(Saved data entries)
[config.mk]
export PLATFORM = sky130hd
export DESIGN_NAME = vtq_heap_mem
export DESIGN_NICKNAME = d
export VERILOG_FILES = /design/src/design/vtq_pkg.sv /design/src/design/vtq_heap_mem.sv
export SDC_FILE = /design/constraint.sdc
export NUM_CORES = 1
export LEC_CHECK = 0
export ABC_AREA = 0
export BUFFER_PORTS_ARGS = -buffer_cell sky130_fd_sc_hd__buf_4
export CAP_MARGIN = 5
export CELL_PAD_IN_SITES_DETAIL_PLACEMENT = 0
export CELL_PAD_IN_SITES_GLOBAL_PLACEMENT = 1
export CORE_MARGIN = 3
export CORE_UTILIZATION = 49
export CTS_CLUSTER_SIZE = 28
export DETAILED_ROUTE_END_ITERATION = 10
export GPL_ROUTABILITY_DRIVEN = 0
export GPL_TIMING_DRIVEN = 0
export PLACE_DENSITY_LB_ADDON = 0.1
export RECOVER_POWER = 50
export SYNTH_ARGS = -nofsm -noshare
export SYNTH_HDL_FRONTEND = slang
export SYNTH_SLANG_ARGS = --single-unit
export TNS_END_PERCENT = 5
[constraint.sdc]
create_clock -name clk -period 2.3 [get_ports clk]
set_clock_uncertainty 0.15 [all_clocks]
set_input_delay 0.46 -clock clk [delete_from_list [all_inputs] [get_ports clk]]
set_output_delay 0.46 -clock clk [all_outputs]
set_load 0.005 [all_outputs]
[src/design/vtq_pkg.sv]
// ---------------------------------------------------------------------------
// vtq_pkg
// Shared types and constants for the versioned timer queue.
// ---------------------------------------------------------------------------
package vtq_pkg;
	localparam int unsigned SLOTS_DEF = 32;
	localparam int unsigned SLOT_W    = 5;
	localparam int unsigned CNT_W     = 6;
	localparam int unsigned TIME_W    = 64;
	localparam int unsigned GEN_W     = 32;
	localparam int unsigned CK_W      = 32;
	localparam int unsigned CAP_W     = 42;
	localparam int unsigned WAIT_W    = 63;
	localparam int unsigned FIRE_LIMIT = 32;

	localparam logic [1:0] MODE_SCHED  = 2'd0;
	localparam logic [1:0] MODE_CANCEL = 2'd1;
	localparam logic [1:0] MODE_TICK   = 2'd2;

	localparam logic [1:0] KIND_SCHED  = 2'd0;
	localparam logic [1:0] KIND_CANCEL = 2'd1;
	localparam logic [1:0] KIND_FIRE   = 2'd2;
	localparam logic [1:0] KIND_DONE   = 2'd3;

	localparam logic [0:0] REG_ACCEPTING = 1'd0;
	localparam logic [0:0] REG_MAX_WAIT  = 1'd1;

	typedef struct packed {
		logic [1:0]        kind;
		logic              accepted;
		logic [SLOT_W-1:0] slot;
		logic [GEN_W-1:0]  version;
		logic [CK_W-1:0]   cookie;
		logic [CNT_W-1:0]  pending;
		logic              empty;
		logic [WAIT_W-1:0] wait_us;
		logic              last;
	} result_t;

	function automatic logic [GEN_W-1:0] next_gen(input logic [GEN_W-1:0] g);
		logic [GEN_W-1:0] n;
		n = g + GEN_W'(2);
		if (n == '0) n = GEN_W'(2);
		return n;
	endfunction
endpackage

[src/design/vtq_heap_mem.sv]
// ---------------------------------------------------------------------------
// vtq_heap_mem
// Heap order store: slot number per heap position, registered reads.
// ---------------------------------------------------------------------------
module vtq_heap_mem #(
	parameter int unsigned SLOTS = vtq_pkg::SLOTS_DEF
) (
	input  logic                       clk,
	input  logic                       we,
	input  logic [vtq_pkg::SLOT_W-1:0] waddr,
	input  logic [vtq_pkg::SLOT_W-1:0] wdata,
	input  logic [vtq_pkg::SLOT_W-1:0] raddr_a,
	input  logic [vtq_pkg::SLOT_W-1:0] raddr_b,
	output logic [vtq_pkg::SLOT_W-1:0] rdata_a,
	output logic [vtq_pkg::SLOT_W-1:0] rdata_b
);
	logic [vtq_pkg::SLOT_W-1:0] mem [SLOTS];

	always_ff @(posedge clk) begin
		if (we) mem[waddr] <= wdata;
		rdata_a <= mem[raddr_a];
		rdata_b <= mem[raddr_b];
	end
endmodule

==> run_results.csv <==
group,metric,value,unit
placement,place.port_buffers,23,
cts,cts_buffer_depth,2,
finish,insertedDiodeCount,0,
floorplan,die-area,17200,um^2
timing,drv_slew,0,
global_routing,grt_pass1_vias,4006,
yosys,synth.lib_cells_used.distinct,13,
floorplan,num_rows,45,
timing,fin_crit_sh,0.952,
timing,setup_viol,0,
worst_setup_path,critical-path-max-stage-delay,0.58,ns
yosys,synth_largest_area_cell,"edfxtp_1",
cts,hold_buffers,0,
worst_setup_path,cp_num_buf_inv,2,
placement,dp_hpwl,12.7,mm
timing,hold_viol_final,0,
timing,finalCriticalPeriod,2.19,ns
global_routing,grt_overflow,0,
cts,h-tree-depth,4,
global_routing,grt_pass1_wl,27.1,mm
cts,post-cts-setup-buffers,0,
global_routing,grt_antenna_before_repair,0,
outcome,outcome,"finished, violations left",
worst_hold_path,min_path_cells,2,
routing,ant_nets,0,
floorplan,ios,32,
routing,vias_per_cell,6.31,
cts,clkTransAtPathRegs,0.07,ns
finish,drive_above_1_share,0.419,
floorplan,core,15300,um^2
yosys,synth-seq-area-share,0.652,
cts,post_cts_resize_count,0,
global_routing,grt_usage,0.224,
worst_setup_path,cp.arrival,2.36,ns
worst_setup_path,cp_cell_sequence,"clkbuf_1 > buf_4 > mux4_2 > mux4_2 > mux2_2",
timing,tightestPinTransition,1.50,ns
worst_setup_path,cp-start-kind,"primary input",
routing,dr.pass1.iters,5,
worst_setup_path,crit_path_end_kind,"flop",
worst_setup_path,ff2ff_path_depth,3,
finish,final_util,0.570,
yosys,netlist_area,7670,um^2
routing,wirelength,18.4,mm
timing,max_clock_freq,457,MHz
timing,rsz0062_at_grt,"false",
worst_setup_path,critical_path_peak_fanout,10,
routing,via_count,3873,
worst_setup_path,critPathRequiredTime,2.47,ns
cts,cts_tree,"done",
routing,drc,0,
pwr,leakagePower,2.68,nW
yosys,syn_inst,348,
yosys,avgSynthCellArea,22.1,um^2
floorplan,die_w,131,um
finish,syn_to_final_growth,13.4,%
finish,fillCellCount,1170,
yosys,synth_top_area_frac,0.626,
cts,clock-sinks,170,
floorplan,start_util,0.503,
finish,nets,412,
floorplan,fp.dieH,131,um
global_routing,grt_max_degree,33,
cts,cts_root_buf,"clkbuf_16",
worst_setup_path,worst_path_most_repeated_cell,"mux4_2",
routing,drt_iter0_markers,432,
timing,hold_slack,0.178,ns
cts,numCtsBuffers,17,
worst_hold_path,hold_path.class,"primary input to flop",
yosys,synth_area_leaders,"edfxtp_1 (63%), mux4_2 (29%), dfxtp_1 (2.6%), nor2_1 (1.6%), mux2_2 (1.5%)",
yosys,synth-seq-cells,170,
cts,worstSkewPairLatency,0.44,ns
yosys,synth-warning-count,0,
outcome,failed_checks,"capacitance limit",
worst_setup_path,cpLargestDelayFamily,"multiplexers",
pwr,power_density,782,nW/um^2
worst_setup_path,crit_path_top_delay_cell,"mux4_2",
run,cap_violations,2,
timing,max-slew-margin-rel,0.000883,
worst_setup_path,crit_type,"primary input to flop",
routing,wl_per_cell,29.9,um
timing,setup_tns,0,ns
yosys,synth_fp_nets,370,
pwr,vdd_drop_max,602,uV
worst_setup_path,crit_cells,5,
## placed cells by master (no fill, tap or decap), types with 6 or more instances in the layout
cell type / n
buf_4: 12
clkbuf_1: 19
clkbuf_16: 17
clkbuf_4: 8
dfxtp_1: 10
edfxtp_1: 160
inv_8: 6
mux2_2: 10
mux4_2: 100
nor2_1: 33
## synthesized netlist by cell type
| library cell | count |
|---|---|
| buf_1 | 3 |
| nand3_1 | 2 |
| or3b_2 | 3 |
| nor2_1 | 33 |
| dfxtp_1 | 10 |
| or3_1 | 1 |
| nand2_1 | 1 |
| buf_2 | 8 |
| mux2_2 | 10 |
| mux4_2 | 100 |
| nand3b_1 | 5 |
| edfxtp_1 | 160 |
| clkbuf_1 | 12 |
## worst register-to-register path, stage by stage (launching register included)
cell and delay (ns):
edfxtp_1 0.42, mux4_2 0.53, mux4_2 0.53, mux2_2 0.28
## final timing paths
check	startpoint	endpoint	slack (ns)
setup reg to reg	mem[22][2]$_DFFE_PP_	rdata_b[2]$_DFF_P_	0.28
setup / recovery	raddr_b[0]	rdata_b[2]$_DFF_P_	0.11
hold / removal	raddr_a[3]	rdata_a[4]$_DFF_P_	0.18
hold reg to reg	mem[0][4]$_DFFE_PP_	rdata_a[4]$_DFF_P_	0.80
## layer usage
layer  track usage  wire length, um
met2         0.340             8930
met4        0.0566              153
met3        0.0632             1700
met5             0                0
met1         0.327             7590
## through the flow
| step | total power [mW] | std cells | setup WS, ns | area [um^2] |
|---|---|---|---|---|
| after floorplan | 3.87 | 348 | -0.00341 | 7710 |
| after global placement | 4.10 | 582 | -0.302 | 8150 |
| after detailed placement | 4.10 | 582 | -0.316 | 8150 |
| after CTS | 6.85 | 614 | 0.135 | 8730 |
| after global routing | 7.01 | 614 | 0.0720 | 8700 |
| final | 6.80 | 614 | 0.111 | 8700 |
## kinds of logic after synthesis
group	Yosys count	synth area share
AND/OR/NAND/NOR	45	0.0271
flip-flops	170	0.652
multiplexers	110	0.308
buffers and inverters	23	0.0126
## sequential cells by signal (all words and copies together), names as in the netlist
name     flops
rdata_a      5
mem        160
rdata_b      5
## cell type report
| type | count | area [um^2] | area share |
|---|---|---|---|
| sequential | 170 | 5000 | 0.575 |
| clock inverter | 14 | 151 | 0.0174 |
| tap | 211 | 264 | 0.0303 |
| buffer | 23 | 133 | 0.0152 |
| timing repair buffer | 23 | 146 | 0.0168 |
| multi-input combinational | 155 | 2570 | 0.296 |
| clock buffer | 18 | 429 | 0.0493 |
## power breakdown
part           total (mW)  switching (mW)  internal (mW)
Sequential           3.47          0.0239           3.44
Clock                2.78            1.32           1.45
Combinational       0.557           0.279          0.278
Total                6.80            1.63           5.17
Note: power is estimated with default switching activity, not from simulation.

Directions for this task:
All lines above between those holding "5000 | 0.575 |" and "## power breakdown", inclusive, must be set down unchanged, and no other line may be included.

Response:
| sequential | 170 | 5000 | 0.575 |
| clock inverter | 14 | 151 | 0.0174 |
| tap | 211 | 264 | 0.0303 |
| buffer | 23 | 133 | 0.0152 |
| timing repair buffer | 23 | 146 | 0.0168 |
| multi-input combinational | 155 | 2570 | 0.296 |
| clock buffer | 18 | 429 | 0.0493 |
## power breakdown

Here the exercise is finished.